About this exercise: Set out exactly, line by line, the stretch of data below that begins at the line containing "compound gates: 1 / 120" and ends at the line containing "met4 | 0 | 4.11 | 0.71", with both ends kept.

(Data excerpts)
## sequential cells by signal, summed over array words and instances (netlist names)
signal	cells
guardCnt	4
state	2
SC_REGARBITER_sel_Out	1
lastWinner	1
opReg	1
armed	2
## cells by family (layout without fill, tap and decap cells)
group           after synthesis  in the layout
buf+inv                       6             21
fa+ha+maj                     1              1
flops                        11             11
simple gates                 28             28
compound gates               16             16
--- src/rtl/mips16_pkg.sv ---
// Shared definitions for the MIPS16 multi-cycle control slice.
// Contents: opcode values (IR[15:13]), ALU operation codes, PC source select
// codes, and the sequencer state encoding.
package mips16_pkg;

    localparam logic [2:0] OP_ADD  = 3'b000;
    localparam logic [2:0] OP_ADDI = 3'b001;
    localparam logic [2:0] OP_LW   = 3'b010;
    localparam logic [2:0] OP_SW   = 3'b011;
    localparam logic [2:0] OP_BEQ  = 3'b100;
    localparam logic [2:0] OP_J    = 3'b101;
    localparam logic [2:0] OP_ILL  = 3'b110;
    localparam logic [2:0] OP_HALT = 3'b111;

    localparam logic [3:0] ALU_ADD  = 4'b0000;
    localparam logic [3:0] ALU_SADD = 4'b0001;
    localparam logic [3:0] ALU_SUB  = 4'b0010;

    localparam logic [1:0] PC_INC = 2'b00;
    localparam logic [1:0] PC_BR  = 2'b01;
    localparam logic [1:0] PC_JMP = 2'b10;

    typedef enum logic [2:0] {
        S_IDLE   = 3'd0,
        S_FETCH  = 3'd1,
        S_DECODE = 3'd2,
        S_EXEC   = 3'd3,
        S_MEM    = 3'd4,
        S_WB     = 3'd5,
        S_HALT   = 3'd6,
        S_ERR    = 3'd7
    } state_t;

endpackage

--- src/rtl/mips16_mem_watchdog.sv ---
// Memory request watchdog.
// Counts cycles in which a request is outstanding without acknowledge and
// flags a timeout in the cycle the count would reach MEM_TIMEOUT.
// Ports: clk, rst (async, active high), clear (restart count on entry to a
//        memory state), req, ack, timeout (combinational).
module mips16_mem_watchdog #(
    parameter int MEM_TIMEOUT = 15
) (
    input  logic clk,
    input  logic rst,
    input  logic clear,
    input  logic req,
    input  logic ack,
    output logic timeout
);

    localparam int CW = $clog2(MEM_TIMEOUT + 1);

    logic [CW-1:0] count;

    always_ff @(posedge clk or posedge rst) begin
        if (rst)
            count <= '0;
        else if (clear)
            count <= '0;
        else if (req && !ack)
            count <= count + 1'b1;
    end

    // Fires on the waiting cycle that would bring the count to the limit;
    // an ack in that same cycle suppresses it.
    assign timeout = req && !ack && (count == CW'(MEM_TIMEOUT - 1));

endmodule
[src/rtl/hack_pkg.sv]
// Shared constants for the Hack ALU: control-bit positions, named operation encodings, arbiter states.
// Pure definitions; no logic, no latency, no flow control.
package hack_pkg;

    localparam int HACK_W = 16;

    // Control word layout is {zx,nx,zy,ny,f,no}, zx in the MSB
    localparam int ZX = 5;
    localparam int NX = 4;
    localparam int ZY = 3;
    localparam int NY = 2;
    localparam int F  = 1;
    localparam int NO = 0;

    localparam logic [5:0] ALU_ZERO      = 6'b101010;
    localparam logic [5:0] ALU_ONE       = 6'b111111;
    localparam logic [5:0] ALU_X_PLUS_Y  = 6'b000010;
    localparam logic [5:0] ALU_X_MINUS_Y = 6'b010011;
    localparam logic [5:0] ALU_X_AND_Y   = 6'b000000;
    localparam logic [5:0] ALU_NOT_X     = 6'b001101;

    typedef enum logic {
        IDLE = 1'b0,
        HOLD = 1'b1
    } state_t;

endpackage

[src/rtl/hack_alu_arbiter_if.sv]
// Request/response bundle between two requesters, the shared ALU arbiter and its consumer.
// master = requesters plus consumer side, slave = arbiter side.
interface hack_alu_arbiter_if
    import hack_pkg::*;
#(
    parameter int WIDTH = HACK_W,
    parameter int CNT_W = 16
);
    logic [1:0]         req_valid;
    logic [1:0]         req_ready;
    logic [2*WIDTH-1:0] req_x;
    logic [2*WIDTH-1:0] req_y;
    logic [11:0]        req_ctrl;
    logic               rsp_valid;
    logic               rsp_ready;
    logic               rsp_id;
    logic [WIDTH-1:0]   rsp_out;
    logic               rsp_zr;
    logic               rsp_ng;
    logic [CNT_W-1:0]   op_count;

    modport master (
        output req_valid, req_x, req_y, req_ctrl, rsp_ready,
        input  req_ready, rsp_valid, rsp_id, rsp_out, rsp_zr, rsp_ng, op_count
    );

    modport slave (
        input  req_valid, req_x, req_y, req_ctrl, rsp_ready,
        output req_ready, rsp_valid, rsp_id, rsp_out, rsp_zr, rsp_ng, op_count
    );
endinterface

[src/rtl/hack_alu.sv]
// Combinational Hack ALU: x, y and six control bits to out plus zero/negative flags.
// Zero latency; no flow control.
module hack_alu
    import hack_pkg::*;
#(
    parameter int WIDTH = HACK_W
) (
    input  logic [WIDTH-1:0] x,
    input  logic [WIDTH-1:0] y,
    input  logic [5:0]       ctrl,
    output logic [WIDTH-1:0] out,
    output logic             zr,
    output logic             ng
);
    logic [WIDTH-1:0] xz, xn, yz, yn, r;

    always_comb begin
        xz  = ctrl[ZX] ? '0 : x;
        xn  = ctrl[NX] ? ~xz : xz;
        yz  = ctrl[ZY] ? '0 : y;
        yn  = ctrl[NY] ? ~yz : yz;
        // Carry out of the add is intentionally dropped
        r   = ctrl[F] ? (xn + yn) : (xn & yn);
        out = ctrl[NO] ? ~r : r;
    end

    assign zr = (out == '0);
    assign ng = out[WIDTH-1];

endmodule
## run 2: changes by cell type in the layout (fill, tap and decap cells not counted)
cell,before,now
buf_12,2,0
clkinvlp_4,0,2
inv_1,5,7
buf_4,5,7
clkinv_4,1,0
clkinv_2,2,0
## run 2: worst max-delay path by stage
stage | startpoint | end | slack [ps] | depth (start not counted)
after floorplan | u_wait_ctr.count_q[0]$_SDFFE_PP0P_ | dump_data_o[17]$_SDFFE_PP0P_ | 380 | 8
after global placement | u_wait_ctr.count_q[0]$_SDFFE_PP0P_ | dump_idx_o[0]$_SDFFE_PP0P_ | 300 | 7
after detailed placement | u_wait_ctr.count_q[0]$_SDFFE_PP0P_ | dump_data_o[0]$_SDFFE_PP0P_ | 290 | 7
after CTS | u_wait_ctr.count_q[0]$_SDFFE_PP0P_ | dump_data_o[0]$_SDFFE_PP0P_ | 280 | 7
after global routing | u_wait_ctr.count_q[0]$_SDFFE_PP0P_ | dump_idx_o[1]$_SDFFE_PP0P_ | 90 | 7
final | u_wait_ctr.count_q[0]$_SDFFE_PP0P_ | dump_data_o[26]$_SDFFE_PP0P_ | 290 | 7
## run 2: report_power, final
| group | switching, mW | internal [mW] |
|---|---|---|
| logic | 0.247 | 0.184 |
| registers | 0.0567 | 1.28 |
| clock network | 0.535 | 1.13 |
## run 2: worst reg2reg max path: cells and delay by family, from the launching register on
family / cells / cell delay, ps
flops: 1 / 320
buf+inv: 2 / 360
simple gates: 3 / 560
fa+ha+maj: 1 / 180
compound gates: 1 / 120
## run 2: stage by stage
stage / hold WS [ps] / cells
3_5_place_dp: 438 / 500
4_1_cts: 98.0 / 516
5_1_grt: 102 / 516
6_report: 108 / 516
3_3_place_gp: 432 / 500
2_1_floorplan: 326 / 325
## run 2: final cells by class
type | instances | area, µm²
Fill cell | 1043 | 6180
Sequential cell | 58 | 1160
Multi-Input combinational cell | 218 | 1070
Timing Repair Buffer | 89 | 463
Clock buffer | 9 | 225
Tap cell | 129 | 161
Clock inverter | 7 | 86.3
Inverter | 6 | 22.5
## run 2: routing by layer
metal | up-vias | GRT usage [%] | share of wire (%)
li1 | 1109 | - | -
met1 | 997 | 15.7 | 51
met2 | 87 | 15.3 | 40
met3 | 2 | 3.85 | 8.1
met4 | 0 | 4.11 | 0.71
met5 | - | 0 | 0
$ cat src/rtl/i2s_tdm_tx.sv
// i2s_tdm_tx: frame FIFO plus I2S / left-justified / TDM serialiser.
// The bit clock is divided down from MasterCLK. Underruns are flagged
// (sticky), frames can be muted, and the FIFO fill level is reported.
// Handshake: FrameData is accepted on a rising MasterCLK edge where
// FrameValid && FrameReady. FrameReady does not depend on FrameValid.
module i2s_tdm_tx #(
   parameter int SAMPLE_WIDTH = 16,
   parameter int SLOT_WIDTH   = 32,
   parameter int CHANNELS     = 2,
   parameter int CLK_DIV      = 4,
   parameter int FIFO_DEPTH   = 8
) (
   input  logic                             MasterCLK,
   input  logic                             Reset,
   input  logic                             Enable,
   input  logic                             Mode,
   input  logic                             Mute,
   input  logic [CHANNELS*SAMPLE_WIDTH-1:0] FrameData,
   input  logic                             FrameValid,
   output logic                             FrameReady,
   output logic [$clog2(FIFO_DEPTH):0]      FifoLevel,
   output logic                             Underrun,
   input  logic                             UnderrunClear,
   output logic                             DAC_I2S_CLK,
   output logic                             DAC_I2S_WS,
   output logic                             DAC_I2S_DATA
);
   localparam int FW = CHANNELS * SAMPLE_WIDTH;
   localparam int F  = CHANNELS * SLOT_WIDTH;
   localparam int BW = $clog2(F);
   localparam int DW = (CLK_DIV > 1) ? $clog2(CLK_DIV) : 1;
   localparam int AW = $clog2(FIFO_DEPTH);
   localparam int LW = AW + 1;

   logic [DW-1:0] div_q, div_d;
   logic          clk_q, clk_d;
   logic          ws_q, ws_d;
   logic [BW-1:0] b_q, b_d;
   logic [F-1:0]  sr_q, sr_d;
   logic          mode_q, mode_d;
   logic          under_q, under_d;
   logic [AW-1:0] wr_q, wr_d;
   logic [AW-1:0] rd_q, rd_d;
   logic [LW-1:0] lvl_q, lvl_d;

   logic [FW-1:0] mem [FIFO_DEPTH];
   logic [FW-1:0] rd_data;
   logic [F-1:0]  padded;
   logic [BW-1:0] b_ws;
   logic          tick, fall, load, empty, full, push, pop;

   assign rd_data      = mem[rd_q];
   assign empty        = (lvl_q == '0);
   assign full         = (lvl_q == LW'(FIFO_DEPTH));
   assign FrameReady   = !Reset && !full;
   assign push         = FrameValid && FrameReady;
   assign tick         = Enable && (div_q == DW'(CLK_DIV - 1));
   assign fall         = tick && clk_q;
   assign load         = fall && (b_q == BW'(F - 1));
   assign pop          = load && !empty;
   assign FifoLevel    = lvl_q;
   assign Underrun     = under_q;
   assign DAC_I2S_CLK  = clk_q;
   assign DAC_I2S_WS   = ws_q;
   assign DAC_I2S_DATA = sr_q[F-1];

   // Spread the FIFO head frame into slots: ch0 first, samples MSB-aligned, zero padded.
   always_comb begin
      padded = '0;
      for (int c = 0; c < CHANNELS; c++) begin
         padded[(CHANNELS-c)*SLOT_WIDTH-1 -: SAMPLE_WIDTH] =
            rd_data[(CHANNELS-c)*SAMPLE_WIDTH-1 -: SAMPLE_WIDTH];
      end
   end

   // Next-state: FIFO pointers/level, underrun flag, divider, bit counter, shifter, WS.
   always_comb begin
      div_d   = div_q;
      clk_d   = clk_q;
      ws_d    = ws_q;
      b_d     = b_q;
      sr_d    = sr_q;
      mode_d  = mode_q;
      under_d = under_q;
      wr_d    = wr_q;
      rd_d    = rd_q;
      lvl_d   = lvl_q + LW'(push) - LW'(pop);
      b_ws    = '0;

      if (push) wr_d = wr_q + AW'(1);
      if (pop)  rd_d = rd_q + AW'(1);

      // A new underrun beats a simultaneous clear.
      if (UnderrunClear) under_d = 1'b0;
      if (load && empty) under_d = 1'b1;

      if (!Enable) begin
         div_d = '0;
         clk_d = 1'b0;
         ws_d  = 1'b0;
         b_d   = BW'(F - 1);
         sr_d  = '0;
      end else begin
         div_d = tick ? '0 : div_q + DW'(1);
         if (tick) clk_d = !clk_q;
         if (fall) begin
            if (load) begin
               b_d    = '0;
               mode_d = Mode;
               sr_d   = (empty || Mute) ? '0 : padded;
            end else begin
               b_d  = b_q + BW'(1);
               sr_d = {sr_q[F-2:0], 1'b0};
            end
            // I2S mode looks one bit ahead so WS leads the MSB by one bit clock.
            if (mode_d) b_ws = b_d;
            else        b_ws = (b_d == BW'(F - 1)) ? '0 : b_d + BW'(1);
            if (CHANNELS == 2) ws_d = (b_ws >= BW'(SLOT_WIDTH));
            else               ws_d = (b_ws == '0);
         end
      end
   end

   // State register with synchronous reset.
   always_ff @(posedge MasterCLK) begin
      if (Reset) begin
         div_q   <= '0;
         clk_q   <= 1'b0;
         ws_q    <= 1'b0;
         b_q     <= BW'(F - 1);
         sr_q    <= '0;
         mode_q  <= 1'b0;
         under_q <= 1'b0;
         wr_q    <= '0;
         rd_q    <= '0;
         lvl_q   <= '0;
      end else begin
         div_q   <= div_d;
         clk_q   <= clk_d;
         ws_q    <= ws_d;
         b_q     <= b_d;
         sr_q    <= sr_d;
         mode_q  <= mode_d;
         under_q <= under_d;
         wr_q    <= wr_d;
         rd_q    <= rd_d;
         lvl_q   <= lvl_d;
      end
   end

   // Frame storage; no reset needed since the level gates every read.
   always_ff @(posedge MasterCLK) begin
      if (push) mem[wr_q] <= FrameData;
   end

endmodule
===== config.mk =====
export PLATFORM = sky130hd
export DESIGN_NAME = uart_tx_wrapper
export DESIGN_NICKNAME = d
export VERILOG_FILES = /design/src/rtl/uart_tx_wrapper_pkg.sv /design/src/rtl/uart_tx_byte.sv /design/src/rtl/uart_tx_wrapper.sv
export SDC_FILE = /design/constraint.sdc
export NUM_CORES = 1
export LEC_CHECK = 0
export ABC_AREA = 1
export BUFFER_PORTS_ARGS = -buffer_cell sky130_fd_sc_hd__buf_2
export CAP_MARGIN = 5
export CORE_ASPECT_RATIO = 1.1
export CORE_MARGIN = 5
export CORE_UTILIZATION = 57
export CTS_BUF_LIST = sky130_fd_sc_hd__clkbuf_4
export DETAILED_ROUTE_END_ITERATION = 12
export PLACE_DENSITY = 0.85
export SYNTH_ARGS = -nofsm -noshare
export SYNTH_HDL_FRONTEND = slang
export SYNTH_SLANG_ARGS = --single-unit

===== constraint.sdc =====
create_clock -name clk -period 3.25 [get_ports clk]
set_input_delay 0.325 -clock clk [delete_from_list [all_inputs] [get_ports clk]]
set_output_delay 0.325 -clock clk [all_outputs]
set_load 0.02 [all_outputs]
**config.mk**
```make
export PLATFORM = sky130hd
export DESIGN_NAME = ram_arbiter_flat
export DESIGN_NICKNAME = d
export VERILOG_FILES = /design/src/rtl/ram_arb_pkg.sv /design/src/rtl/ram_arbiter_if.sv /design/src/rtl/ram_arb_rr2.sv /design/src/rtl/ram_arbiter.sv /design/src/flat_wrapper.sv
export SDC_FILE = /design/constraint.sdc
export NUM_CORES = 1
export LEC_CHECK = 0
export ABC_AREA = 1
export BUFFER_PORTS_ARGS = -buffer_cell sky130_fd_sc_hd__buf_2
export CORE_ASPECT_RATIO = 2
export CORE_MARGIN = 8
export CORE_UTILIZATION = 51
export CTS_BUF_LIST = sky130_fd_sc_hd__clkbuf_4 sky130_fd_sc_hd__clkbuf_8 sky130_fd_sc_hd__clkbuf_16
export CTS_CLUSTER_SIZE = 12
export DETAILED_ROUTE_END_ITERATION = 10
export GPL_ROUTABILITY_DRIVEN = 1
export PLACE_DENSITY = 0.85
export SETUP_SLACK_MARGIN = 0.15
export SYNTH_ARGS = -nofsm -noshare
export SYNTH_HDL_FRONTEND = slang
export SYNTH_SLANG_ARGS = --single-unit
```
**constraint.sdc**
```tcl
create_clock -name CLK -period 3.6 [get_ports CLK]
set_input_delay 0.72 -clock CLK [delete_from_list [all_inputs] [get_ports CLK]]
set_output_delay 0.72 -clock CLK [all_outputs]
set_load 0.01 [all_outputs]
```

Solution to the problem:
compound gates: 1 / 120
## run 2: stage by stage
stage / hold WS [ps] / cells
3_5_place_dp: 438 / 500
4_1_cts: 98.0 / 516
5_1_grt: 102 / 516
6_report: 108 / 516
3_3_place_gp: 432 / 500
2_1_floorplan: 326 / 325
## run 2: final cells by class
type | instances | area, µm²
Fill cell | 1043 | 6180
Sequential cell | 58 | 1160
Multi-Input combinational cell | 218 | 1070
Timing Repair Buffer | 89 | 463
Clock buffer | 9 | 225
Tap cell | 129 | 161
Clock inverter | 7 | 86.3
Inverter | 6 | 22.5
## run 2: routing by layer
metal | up-vias | GRT usage [%] | share of wire (%)
li1 | 1109 | - | -
met1 | 997 | 15.7 | 51
met2 | 87 | 15.3 | 40
met3 | 2 | 3.85 | 8.1
met4 | 0 | 4.11 | 0.71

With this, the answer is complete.